Saved entries
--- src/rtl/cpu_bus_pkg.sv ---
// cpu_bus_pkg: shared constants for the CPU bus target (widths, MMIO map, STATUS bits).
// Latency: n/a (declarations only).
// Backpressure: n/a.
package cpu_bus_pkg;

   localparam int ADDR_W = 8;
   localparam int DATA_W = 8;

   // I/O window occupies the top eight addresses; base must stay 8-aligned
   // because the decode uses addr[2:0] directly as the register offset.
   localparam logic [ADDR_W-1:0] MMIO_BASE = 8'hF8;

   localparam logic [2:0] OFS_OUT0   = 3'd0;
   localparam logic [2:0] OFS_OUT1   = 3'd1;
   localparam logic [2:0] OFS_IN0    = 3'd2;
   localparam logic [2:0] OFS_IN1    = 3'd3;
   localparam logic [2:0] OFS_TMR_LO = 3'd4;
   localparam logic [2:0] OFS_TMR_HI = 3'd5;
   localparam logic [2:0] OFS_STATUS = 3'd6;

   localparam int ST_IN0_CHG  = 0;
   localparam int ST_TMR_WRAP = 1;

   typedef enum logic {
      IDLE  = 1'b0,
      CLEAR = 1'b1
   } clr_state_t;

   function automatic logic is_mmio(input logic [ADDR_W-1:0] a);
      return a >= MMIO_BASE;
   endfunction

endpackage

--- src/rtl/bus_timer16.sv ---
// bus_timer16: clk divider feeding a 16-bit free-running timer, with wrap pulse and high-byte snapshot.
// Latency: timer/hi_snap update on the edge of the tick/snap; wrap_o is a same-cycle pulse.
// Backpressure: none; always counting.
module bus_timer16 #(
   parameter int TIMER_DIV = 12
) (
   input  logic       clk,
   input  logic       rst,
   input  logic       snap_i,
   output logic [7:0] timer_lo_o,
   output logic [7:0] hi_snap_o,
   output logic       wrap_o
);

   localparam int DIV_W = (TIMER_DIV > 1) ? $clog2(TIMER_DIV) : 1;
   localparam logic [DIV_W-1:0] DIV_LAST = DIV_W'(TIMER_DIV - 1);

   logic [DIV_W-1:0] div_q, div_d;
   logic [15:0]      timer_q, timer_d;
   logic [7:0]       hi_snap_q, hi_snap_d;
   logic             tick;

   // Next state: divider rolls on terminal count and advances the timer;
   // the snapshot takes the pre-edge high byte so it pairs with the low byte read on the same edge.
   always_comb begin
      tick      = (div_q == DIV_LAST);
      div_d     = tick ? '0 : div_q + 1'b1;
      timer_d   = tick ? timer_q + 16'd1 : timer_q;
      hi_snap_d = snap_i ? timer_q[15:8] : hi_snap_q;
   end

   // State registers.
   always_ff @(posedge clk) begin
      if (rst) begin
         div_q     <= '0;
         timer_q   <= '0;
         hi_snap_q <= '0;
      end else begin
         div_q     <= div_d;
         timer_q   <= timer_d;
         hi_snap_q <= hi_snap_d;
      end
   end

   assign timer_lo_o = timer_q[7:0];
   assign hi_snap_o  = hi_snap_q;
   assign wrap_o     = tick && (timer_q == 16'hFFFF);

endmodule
==
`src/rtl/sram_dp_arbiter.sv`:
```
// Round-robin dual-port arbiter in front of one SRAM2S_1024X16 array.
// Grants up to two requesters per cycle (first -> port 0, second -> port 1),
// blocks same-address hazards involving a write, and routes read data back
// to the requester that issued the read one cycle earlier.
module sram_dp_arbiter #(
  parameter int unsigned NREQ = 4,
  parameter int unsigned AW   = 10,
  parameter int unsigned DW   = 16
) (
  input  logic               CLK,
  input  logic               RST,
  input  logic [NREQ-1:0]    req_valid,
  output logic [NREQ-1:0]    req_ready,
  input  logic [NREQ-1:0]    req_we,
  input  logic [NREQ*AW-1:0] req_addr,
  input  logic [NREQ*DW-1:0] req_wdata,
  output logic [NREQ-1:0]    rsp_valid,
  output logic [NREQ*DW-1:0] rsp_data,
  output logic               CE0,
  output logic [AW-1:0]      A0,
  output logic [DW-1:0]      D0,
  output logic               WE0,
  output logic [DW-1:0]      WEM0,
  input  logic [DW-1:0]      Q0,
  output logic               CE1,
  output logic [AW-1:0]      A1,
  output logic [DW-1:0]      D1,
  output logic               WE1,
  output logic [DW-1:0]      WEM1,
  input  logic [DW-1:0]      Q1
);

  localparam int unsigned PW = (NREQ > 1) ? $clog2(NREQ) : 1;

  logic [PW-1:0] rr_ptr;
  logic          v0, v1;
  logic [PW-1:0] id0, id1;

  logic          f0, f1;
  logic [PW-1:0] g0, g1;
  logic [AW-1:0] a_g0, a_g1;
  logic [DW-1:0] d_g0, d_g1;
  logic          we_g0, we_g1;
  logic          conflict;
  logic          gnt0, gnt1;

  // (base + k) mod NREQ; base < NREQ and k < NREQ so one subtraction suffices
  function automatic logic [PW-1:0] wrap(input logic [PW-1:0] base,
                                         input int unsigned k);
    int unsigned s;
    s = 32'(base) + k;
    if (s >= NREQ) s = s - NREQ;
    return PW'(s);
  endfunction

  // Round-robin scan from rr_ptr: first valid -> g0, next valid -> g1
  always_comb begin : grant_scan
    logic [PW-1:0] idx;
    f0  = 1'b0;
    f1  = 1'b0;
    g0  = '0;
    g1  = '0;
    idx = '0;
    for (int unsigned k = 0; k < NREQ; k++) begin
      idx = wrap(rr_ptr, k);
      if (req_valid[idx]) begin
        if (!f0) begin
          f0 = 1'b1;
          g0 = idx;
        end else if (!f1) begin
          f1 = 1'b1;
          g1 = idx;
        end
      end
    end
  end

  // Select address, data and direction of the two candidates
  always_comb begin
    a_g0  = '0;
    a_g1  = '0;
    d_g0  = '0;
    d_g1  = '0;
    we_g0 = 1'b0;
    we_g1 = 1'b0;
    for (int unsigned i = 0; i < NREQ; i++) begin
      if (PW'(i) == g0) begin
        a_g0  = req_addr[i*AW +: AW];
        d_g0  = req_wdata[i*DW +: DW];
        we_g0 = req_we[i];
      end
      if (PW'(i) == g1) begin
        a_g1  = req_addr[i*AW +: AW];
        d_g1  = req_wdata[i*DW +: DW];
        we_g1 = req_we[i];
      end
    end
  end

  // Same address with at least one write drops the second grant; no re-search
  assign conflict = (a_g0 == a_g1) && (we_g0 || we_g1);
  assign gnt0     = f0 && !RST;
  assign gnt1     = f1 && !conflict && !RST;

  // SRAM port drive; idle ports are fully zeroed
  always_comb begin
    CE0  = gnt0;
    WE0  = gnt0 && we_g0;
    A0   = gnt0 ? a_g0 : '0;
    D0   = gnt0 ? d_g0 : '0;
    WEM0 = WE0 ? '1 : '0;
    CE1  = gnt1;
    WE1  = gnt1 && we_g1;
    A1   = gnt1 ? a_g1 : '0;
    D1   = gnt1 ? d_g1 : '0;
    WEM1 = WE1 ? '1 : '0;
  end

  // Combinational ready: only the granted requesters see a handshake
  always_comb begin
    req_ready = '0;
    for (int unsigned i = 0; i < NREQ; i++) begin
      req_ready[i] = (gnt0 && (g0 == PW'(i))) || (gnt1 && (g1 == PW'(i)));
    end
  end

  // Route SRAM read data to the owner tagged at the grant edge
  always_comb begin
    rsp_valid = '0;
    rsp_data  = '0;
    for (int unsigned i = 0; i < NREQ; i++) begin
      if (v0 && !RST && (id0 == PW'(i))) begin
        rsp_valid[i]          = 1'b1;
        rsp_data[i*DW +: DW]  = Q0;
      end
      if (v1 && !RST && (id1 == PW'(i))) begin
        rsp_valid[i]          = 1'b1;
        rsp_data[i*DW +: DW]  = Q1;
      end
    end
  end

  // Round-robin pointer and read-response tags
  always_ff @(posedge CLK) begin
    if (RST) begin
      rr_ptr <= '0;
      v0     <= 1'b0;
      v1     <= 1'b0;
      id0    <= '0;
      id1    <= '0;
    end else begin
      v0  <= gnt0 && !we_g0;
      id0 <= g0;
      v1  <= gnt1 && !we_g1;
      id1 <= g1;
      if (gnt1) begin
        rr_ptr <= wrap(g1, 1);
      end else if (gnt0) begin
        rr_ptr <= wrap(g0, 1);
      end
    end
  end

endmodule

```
==
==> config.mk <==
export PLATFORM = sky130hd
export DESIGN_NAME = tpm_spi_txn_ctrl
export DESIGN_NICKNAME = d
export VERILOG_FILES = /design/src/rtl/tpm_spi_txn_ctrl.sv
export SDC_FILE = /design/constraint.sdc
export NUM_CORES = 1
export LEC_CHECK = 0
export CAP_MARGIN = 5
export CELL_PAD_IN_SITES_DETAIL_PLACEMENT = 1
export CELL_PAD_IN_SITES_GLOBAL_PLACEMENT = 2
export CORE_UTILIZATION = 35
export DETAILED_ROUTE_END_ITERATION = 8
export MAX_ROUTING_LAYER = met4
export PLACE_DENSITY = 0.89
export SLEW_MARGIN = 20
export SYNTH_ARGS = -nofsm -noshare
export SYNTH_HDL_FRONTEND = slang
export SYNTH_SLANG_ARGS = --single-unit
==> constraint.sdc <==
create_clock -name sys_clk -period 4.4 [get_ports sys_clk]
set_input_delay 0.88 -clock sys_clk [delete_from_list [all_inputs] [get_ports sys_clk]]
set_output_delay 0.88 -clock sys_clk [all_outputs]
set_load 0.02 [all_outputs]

_TASK TO COMPLETE_
Wherever the string "tick" occurs in the records, copy the line it is in.

_WRITTEN SOLUTION_
// Latency: timer/hi_snap update on the edge of the tick/snap; wrap_o is a same-cycle pulse.
   logic             tick;
      tick      = (div_q == DIV_LAST);
      div_d     = tick ? '0 : div_q + 1'b1;
      timer_d   = tick ? timer_q + 16'd1 : timer_q;
   assign wrap_o     = tick && (timer_q == 16'hFFFF);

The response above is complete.